■ Exercise prompt ■
Once the line with "Post-Syn Area |" is found in the data, output it and each following line exactly, up to and including the line with "Worst Path Required", and nothing before or after.

■ Data listing ■
## src/csa_pkg.sv

```systemverilog
package csa_pkg;

	localparam int WORD_W = 32;
	localparam int OUT_W = 2 * WORD_W;
	localparam int JOB_WORDS = 5;
	localparam int RESULT_WORDS = 7;
	localparam int WORD_CNT_W = 3;
	localparam int CATCH_WORD = 5; // Low word of out.
	localparam int CALC_UNITS = 4;
	localparam int UNIT_IDX_W = 2;
	localparam int ITER_W = 4;
	localparam int CATCH_IDX_W = 8;
	localparam int CATCH_BINS = 1 << CATCH_IDX_W;
	localparam int CATCH_CNT_W = 16;
	localparam int IDLE_DEBOUNCE = 100;
	localparam int IDLE_CNT_W = $clog2(IDLE_DEBOUNCE);

	localparam int LD_STATE_W = 3;
	localparam logic [LD_STATE_W-1:0] LD_IDLE = 3'd0;
	localparam logic [LD_STATE_W-1:0] LD_READ = 3'd1;
	localparam logic [LD_STATE_W-1:0] LD_CAPT = 3'd2;
	localparam logic [LD_STATE_W-1:0] LD_DISP = 3'd3;
	localparam logic [LD_STATE_W-1:0] LD_NEXT = 3'd4;

	localparam int ST_STATE_W = 2;
	localparam logic [ST_STATE_W-1:0] ST_WAIT = 2'd0;
	localparam logic [ST_STATE_W-1:0] ST_HOLD = 2'd1;
	localparam logic [ST_STATE_W-1:0] ST_SEND = 2'd2;
	localparam logic [ST_STATE_W-1:0] ST_NEXT = 2'd3;

	typedef logic [WORD_W-1:0] csa_word_t;

	typedef struct packed {
		logic [OUT_W-1:0] out;
		logic [WORD_W-1:0] times_start;
		logic [WORD_W-1:0] times;
		logic [OUT_W-1:0] key_in;
		logic [WORD_W-1:0] block;
	} csa_fields_t;

	typedef union packed {
		csa_fields_t fields;
		csa_word_t [RESULT_WORDS-1:0] words; // Word 0 is block, word 6 is out high.
	} csa_result_u;

endpackage

```

## src/csa_idle_monitor.sv

```systemverilog
module csa_idle_monitor (
	input logic csa_out_wclk,
	input logic rst_n,
	input logic [csa_pkg::CALC_UNITS-1:0] unit_empty_i,
	output logic idle_o
);

	logic [csa_pkg::IDLE_CNT_W-1:0] cnt;
	logic all_empty;

	assign all_empty = &unit_empty_i;

	always_ff @(posedge csa_out_wclk) begin
		if (!rst_n) begin
			cnt <= '0;
			idle_o <= 1'b0;
		end else begin
			// Rises after IDLE_DEBOUNCE empty cycles in a row and drops right after a busy one.
			idle_o <= all_empty && (cnt == csa_pkg::IDLE_DEBOUNCE - 1);
			if (!all_empty) begin
				cnt <= '0;
			end else if (cnt != csa_pkg::IDLE_DEBOUNCE - 1) begin
				cnt <= cnt + 1'b1;
			end
		end
	end

endmodule

```

## config.mk

```make
export PLATFORM = sky130hd
export DESIGN_NAME = csa_idle_monitor
export DESIGN_NICKNAME = d
export VERILOG_FILES = /design/src/csa_pkg.sv /design/src/csa_idle_monitor.sv
export SDC_FILE = /design/constraint.sdc
export NUM_CORES = 1
export LEC_CHECK = 0
export BUFFER_PORTS_ARGS = -buffer_cell sky130_fd_sc_hd__buf_2
export CAP_MARGIN = 5
export CORE_AREA = 2 2 39 41
export DETAILED_ROUTE_END_ITERATION = 10
export DIE_AREA = 0 0 41 43
export SLEW_MARGIN = 40
export SYNTH_ARGS = -nofsm -noshare
export SYNTH_HDL_FRONTEND = slang
export SYNTH_SLANG_ARGS = --single-unit
export TNS_END_PERCENT = 20
```

## constraint.sdc

```tcl
create_clock -name csa_out_wclk -period 4 [get_ports csa_out_wclk]
set_input_delay 0.8 -clock csa_out_wclk [delete_from_list [all_inputs] [get_ports csa_out_wclk]]
set_output_delay 0.8 -clock csa_out_wclk [all_outputs]
set_load 0.03 [all_outputs]
```

==> metrics.md <==
| Metric | Value |
|---|---|
| Clk_lat worst skew | `260 ps` |
| Placed Cells | `61` |
| Vias in the first global route | `258` |
| First-pass GRT wire length | `1020 microns` |
| Placed inst area | `394 sq um` |
| Most common cell after layout, fill and taps aside | `dfxtp_1` |
| Min-delay worst type | `register to register` |
| Fin Setup TNS | `0 ps` |
| Layout fillers | `147` |
| Gpl congestion | `0.746` |
| Worst path bufs/invs | `1` |
| Core ar. | `0.00138 sq mm` |
| DP HPWL | `442 microns` |
| Clk root buf | `clkbuf_4` |
| Fin. max-slew vios | `0` |
| Outcome | `completed` |
| Worst-margin pin slew | `293 ps` |
| Fin Clk Skew | `4.12 ps` |
| Pin count of the biggest net entering global routing | `9` |
| Vias | `307` |
| Clock tree buffer depth | `2` |
| CTS Buf Count | `3` |
| Max incr delay on CP | `300 ps` |
| Worst vdd ir | `103 uV` |
| RSZ-0062 raised after global routing | `false` |
| FMAX | `651 MHz` |
| Routed WL | `617 microns` |
| Worst rel slew slack | `0.804` |
| Crit path cell chain | `buf_2` |
| Net count after synthesis | `46` |
| Final setup viols | `0` |
| DR WL/cell | `9.64 microns` |
| Clk pin slew, worst setup/hold paths | `50 ps` |
| Register area share after synthesis | `0.465` |
| Power Density | `349 mW/mm^2` |
| Num rows | `14` |
| Fin cells | `64` |
| Router iterations before antenna repair | `4` |
| CP Class | `register to output port` |
| Clock Sinks | `8` |
| Yosys cell types | `15` |
| Final min period | `1540 ps` |
| WP data arrival | `740 ps` |
| Design area | `417 sq um` |
| Final worst-path cycle share | `0.384` |
| YS warnings | `0` |
| Max H-tree Level | `1` |
| Average footprint of a synthesized cell | `8.82 sq um` |
| Number of setup buffers added after CTS | `0` |
| GRT Resource Usage Total | `0.0927` |
| Post-Syn Area | `344 sq um` |
| Hold Fails Final Rpt | `0` |
| Die height | `43 microns` |
| Detailed-route DRC error count | `0` |
| Grt total ovfl | `0` |
| Initial antenna violation count | `0` |
| Ratio of cells with drive above 1 in the final layout | `0.208` |
| Initial DRC Count | `12` |
| Flops & latches, synth | `8` |
| Worst Path Required | `3200 ps` |
| Die area | `0.00176 sq mm` |
| Area Overhead vs Synth | `21.1%` |
| Worst setup EP type | `output port` |
| I/O pins | `7` |
| Vias/cell | `4.80` |
| Largest delay share family, worst path | `flip-flops` |
| Antenna Nets Post-Route | `0` |
| IO buf count | `6` |
| ANT cells | `0` |
| Crit start category | `register` |
| Initial Util | `0.249` |
| CTS resizes | `0` |
| Commonest cells after routing, fill and taps aside | `dfxtp_1, buf_2, nor3_1, nand3_1, o21ai_0` |
| Hold buffer count at cts | `0` |
| Die Span X | `41 microns` |
| CP max stage cell | `dfxtp_1` |
| Max cap viols | `0` |
| Mapped Cells | `39` |
| Pleak | `0.140 nW` |
| CTS tree | `done` |
| Maximum fanout along the worst path | `1` |
| Nets | `57` |
## registers in the layout, summed over array words and instances, names as in the netlist
name / cells
cnt: 7
idle_o: 1
## kinds of logic (layout without fill, tap and decap cells)
logic type,Yosys count,after routing,share of synthesized area
compound gates,7,7,0.102
buf+inv,1,10,0.0109
xor+xnor,3,3,0.0764
fa+ha+maj,1,1,0.0364
flops,8,8,0.465
simple gates,19,19,0.309
## power by group
| part | internal (mW) | switching, mW |
|---|---|---|
| Combinational | 0.00214 | 0.00105 |
| Clock | 0.0343 | 0.0278 |
| Sequential | 0.0799 | 0.000166 |
## metrics by stage
step                      hold WS [ps]  utilization  total power, mW  setup slack (ps)
after floorplan                    454            -           0.0827              2600
after global routing               520        0.301            0.152              2420
after global placement             494        0.285           0.0849              2420
final                              498        0.301            0.145              2460
after CTS                          498        0.301            0.147              2460
after detailed placement           490        0.285           0.0850              2410
## path summary, 6_finish.rpt
check | start | to | slack (ps) | cells after the start
setup / recovery | idle_o$_SDFF_PN0_ | idle_o | 2460 | 1
hold / removal | cnt[6]$_SDFFE_PN0P_ | cnt[6]$_SDFFE_PN0P_ | 500 | 2
setup reg to reg | cnt[2]$_SDFFE_PN0P_ | cnt[1]$_SDFFE_PN0P_ | 2540 | 3
hold reg to reg | cnt[6]$_SDFFE_PN0P_ | cnt[6]$_SDFFE_PN0P_ | 500 | 2
## metal layers
metal | track usage | share of wire | vias to the layer above | routed length [microns]
met5 | 0 | 0 | - | 0
met4 | 0.0800 | 0.021 | 0 | 13
met3 | 0.0628 | 0.049 | 2 | 30
met2 | 0.103 | 0.41 | 9 | 254
met1 | 0.114 | 0.52 | 138 | 319
li1 | - | - | 158 | -
## Yosys cell counts
cell     instances  area [sq um]
dfxtp_1          8           160
nor3_1           5          25.0
nand3_1          4          20.0
o21ai_0          4          20.0
a21oi_1          3          15.0
nand2_1          3          11.3
or3_1            3          18.8
xor2_1           2          17.5
and3_1           1          6.26
ha_1             1          12.5
inv_1            1          3.75
nor2_1           1          3.75
nor3b_1          1          7.51
or4b_4           1          13.8
xnor2_1          1          8.76
## cell type report
cell class	instances	area [sq um]	area share
Multi-Input combinational cell	30	180	0.432
Sequential cell	8	160	0.384
Timing Repair Buffer	6	30.0	0.0721
Clock buffer	3	22.5	0.0541
Tap cell	16	20.0	0.0480
Inverter	1	3.75	0.00901
Power figures use the tool's default switching activity.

■ Solution below ■
| Post-Syn Area | `344 sq um` |
| Hold Fails Final Rpt | `0` |
| Die height | `43 microns` |
| Detailed-route DRC error count | `0` |
| Grt total ovfl | `0` |
| Initial antenna violation count | `0` |
| Ratio of cells with drive above 1 in the final layout | `0.208` |
| Initial DRC Count | `12` |
| Flops & latches, synth | `8` |
| Worst Path Required | `3200 ps` |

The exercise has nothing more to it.